Soil Apparent Thermal Diffusivity Estimated by Conduction and by Conduction-Convection Heat Transfer Models

Soil heat transfer is complex, and conduction-alone models may not always perform well in estimating soil apparent thermal diffusivity. Soil apparent thermal diffusivity is related to soil temperature change propagation rates.
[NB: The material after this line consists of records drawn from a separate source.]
`src/rtl/key_cache_ctrl.sv`:
```
// key_cache_ctrl: hit/miss front end for the 4-entry SM4 round-key cache.
// Resolves tag lookups, picks fill victims (free entry first, then LRU),
// sequences fills from the key-expansion unit and touches the LRU recorder.
// Optional hit/miss counters are compiled in with `define KEY_CACHE_STATS_EN.
module key_cache_ctrl #(
    parameter int unsigned TAG_W = 32
) (
    input  logic             clk_i,
    input  logic             reset_n_i,
    input  logic             req_v_i,
    input  logic [TAG_W-1:0] req_tag_i,
    output logic             req_ready_o,
    output logic             resp_v_o,
    output logic [1:0]       resp_idx_o,
    output logic             resp_hit_o,
    input  logic             resp_ready_i,
    output logic             fill_v_o,
    output logic [1:0]       fill_idx_o,
    output logic [TAG_W-1:0] fill_tag_o,
    input  logic             fill_ready_i,
    input  logic             fill_done_i,
    input  logic             flush_i,
`ifdef KEY_CACHE_STATS_EN
    output logic [15:0]      hit_cnt_o,
    output logic [15:0]      miss_cnt_o,
`endif
    output logic [1:0]       lru_access1_o,
    output logic             lru_v1_o,
    output logic [1:0]       lru_access2_o,
    output logic             lru_v2_o,
    input  logic [1:0]       lru_replace_i
);

    typedef enum logic [1:0] {StIdle, StFillReq, StFillWait, StResp} state_e;

    state_e           state_q, state_d;
    logic [3:0]       valid_q, valid_d;
    logic [TAG_W-1:0] tag_q [4];
    logic [TAG_W-1:0] tag_d [4];
    logic [1:0]       victim_q, victim_d;
    logic [TAG_W-1:0] req_tag_q, req_tag_d;
    logic [1:0]       resp_idx_q, resp_idx_d;
    logic             resp_hit_q, resp_hit_d;

    logic [3:0] hit_vec;
    logic       hit_any;
    logic [1:0] hit_idx;
    logic [1:0] miss_victim;
    logic       accept;

    // Tag compare and victim choice: lowest free entry, else the LRU entry.
    always_comb begin
        hit_any     = 1'b0;
        hit_idx     = 2'd0;
        miss_victim = lru_replace_i;
        for (int i = 0; i < 4; i++) begin
            hit_vec[i] = valid_q[i] && (tag_q[i] == req_tag_i);
        end
        for (int i = 3; i >= 0; i--) begin
            if (hit_vec[i]) begin
                hit_any = 1'b1;
                hit_idx = 2'(i);
            end
            if (!valid_q[i]) begin
                miss_victim = 2'(i);
            end
        end
    end

    // Flush takes priority over a request in the same cycle.
    assign req_ready_o = (state_q == StIdle) && reset_n_i && !flush_i;
    assign accept      = req_v_i && req_ready_o;

    // State register and cache contents with synchronous reset.
    always_ff @(posedge clk_i) begin
        if (!reset_n_i) begin
            state_q    <= StIdle;
            valid_q    <= 4'b0;
            victim_q   <= 2'd0;
            req_tag_q  <= '0;
            resp_idx_q <= 2'd0;
            resp_hit_q <= 1'b0;
            for (int i = 0; i < 4; i++) tag_q[i] <= '0;
        end else begin
            state_q    <= state_d;
            valid_q    <= valid_d;
            victim_q   <= victim_d;
            req_tag_q  <= req_tag_d;
            resp_idx_q <= resp_idx_d;
            resp_hit_q <= resp_hit_d;
            for (int i = 0; i < 4; i++) tag_q[i] <= tag_d[i];
        end
    end

    // Next-state and datapath updates.
    always_comb begin
        state_d    = state_q;
        valid_d    = valid_q;
        tag_d      = tag_q;
        victim_d   = victim_q;
        req_tag_d  = req_tag_q;
        resp_idx_d = resp_idx_q;
        resp_hit_d = resp_hit_q;
        unique case (state_q)
            StIdle: begin
                if (flush_i) begin
                    valid_d = 4'b0;
                end else if (accept) begin
                    if (hit_any) begin
                        resp_idx_d = hit_idx;
                        resp_hit_d = 1'b1;
                        state_d    = StResp;
                    end else begin
                        // Drop the victim now so a half-written entry never hits.
                        victim_d             = miss_victim;
                        req_tag_d            = req_tag_i;
                        valid_d[miss_victim] = 1'b0;
                        state_d              = StFillReq;
                    end
                end
            end
            StFillReq: begin
                if (fill_ready_i) state_d = StFillWait;
            end
            StFillWait: begin
                if (fill_done_i) begin
                    valid_d[victim_q] = 1'b1;
                    tag_d[victim_q]   = req_tag_q;
                    resp_idx_d        = victim_q;
                    resp_hit_d        = 1'b0;
                    state_d           = StResp;
                end
            end
            StResp: begin
                if (resp_ready_i) state_d = StIdle;
            end
            default: state_d = StIdle;
        endcase
    end

    // Outputs: handshakes from state, LRU touches as single-cycle pulses.
    always_comb begin
        resp_v_o      = (state_q == StResp);
        resp_idx_o    = resp_idx_q;
        resp_hit_o    = resp_hit_q;
        fill_v_o      = (state_q == StFillReq);
        fill_idx_o    = victim_q;
        fill_tag_o    = req_tag_q;
        lru_v1_o      = accept && hit_any;
        lru_access1_o = hit_idx;
        lru_v2_o      = (state_q == StFillWait) && fill_done_i;
        lru_access2_o = victim_q;
    end

`ifdef KEY_CACHE_STATS_EN
    logic [15:0] hit_cnt_q, hit_cnt_d;
    logic [15:0] miss_cnt_q, miss_cnt_d;

    // Saturating per-outcome counters; only reset clears them.
    always_comb begin
        hit_cnt_d  = hit_cnt_q;
        miss_cnt_d = miss_cnt_q;
        if (accept && hit_any && (hit_cnt_q != 16'hFFFF)) hit_cnt_d = hit_cnt_q + 16'd1;
        if (accept && !hit_any && (miss_cnt_q != 16'hFFFF)) miss_cnt_d = miss_cnt_q + 16'd1;
    end

    // Counter registers.
    always_ff @(posedge clk_i) begin
        if (!reset_n_i) begin
            hit_cnt_q  <= 16'd0;
            miss_cnt_q <= 16'd0;
        end else begin
            hit_cnt_q  <= hit_cnt_d;
            miss_cnt_q <= miss_cnt_d;
        end
    end

    assign hit_cnt_o  = hit_cnt_q;
    assign miss_cnt_o = miss_cnt_q;
`endif

endmodule

```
Soil temperature data collected at the Tazhong station in China were used to examine the characteristics of soil apparent thermal diffusivity k determined by three different algorithms and the sum of vertical gradient of soil apparent thermal diffusivity and apparent water flux density W. The results showed that 1) soil apparent thermal diffusivity obtained with a conduction convection algorithm k(c-c) had a better agreement with soil apparent thermal diffusivity obtained with a phase algorithm k(pha) than with soil apparent thermal diffusivity obtained with an amplitude algorithm k(ampl) except for the case of W = 0; 2) when W > 0, k(pha) > k(c-c) > k(ampl), and when W < 0, k(ampl) > k(pha) > k(c-c); 3) for a given soil temperature phase shift, k(c-c) increased (decreased) with increasing logarithmic amplitude attenuation when the phase shift was larger (smaller) than the logarithmic amplitude attenuation, k(c-c) reached a maximum value when the phase shift equaled the logarithmic amplitude attenuation, and W increased with increasing logarithmic amplitude attenuation; and 4) for a given logarithmic amplitude attenuation, k(c-c) decreased with increasing phase shift and W increased (decreased) with increasing phase shift when the phase shift was larger (smaller) than root root 5 + 2 times the logarithmic amplitude attenuation. These mathematical conclusions were also confirmed with field data.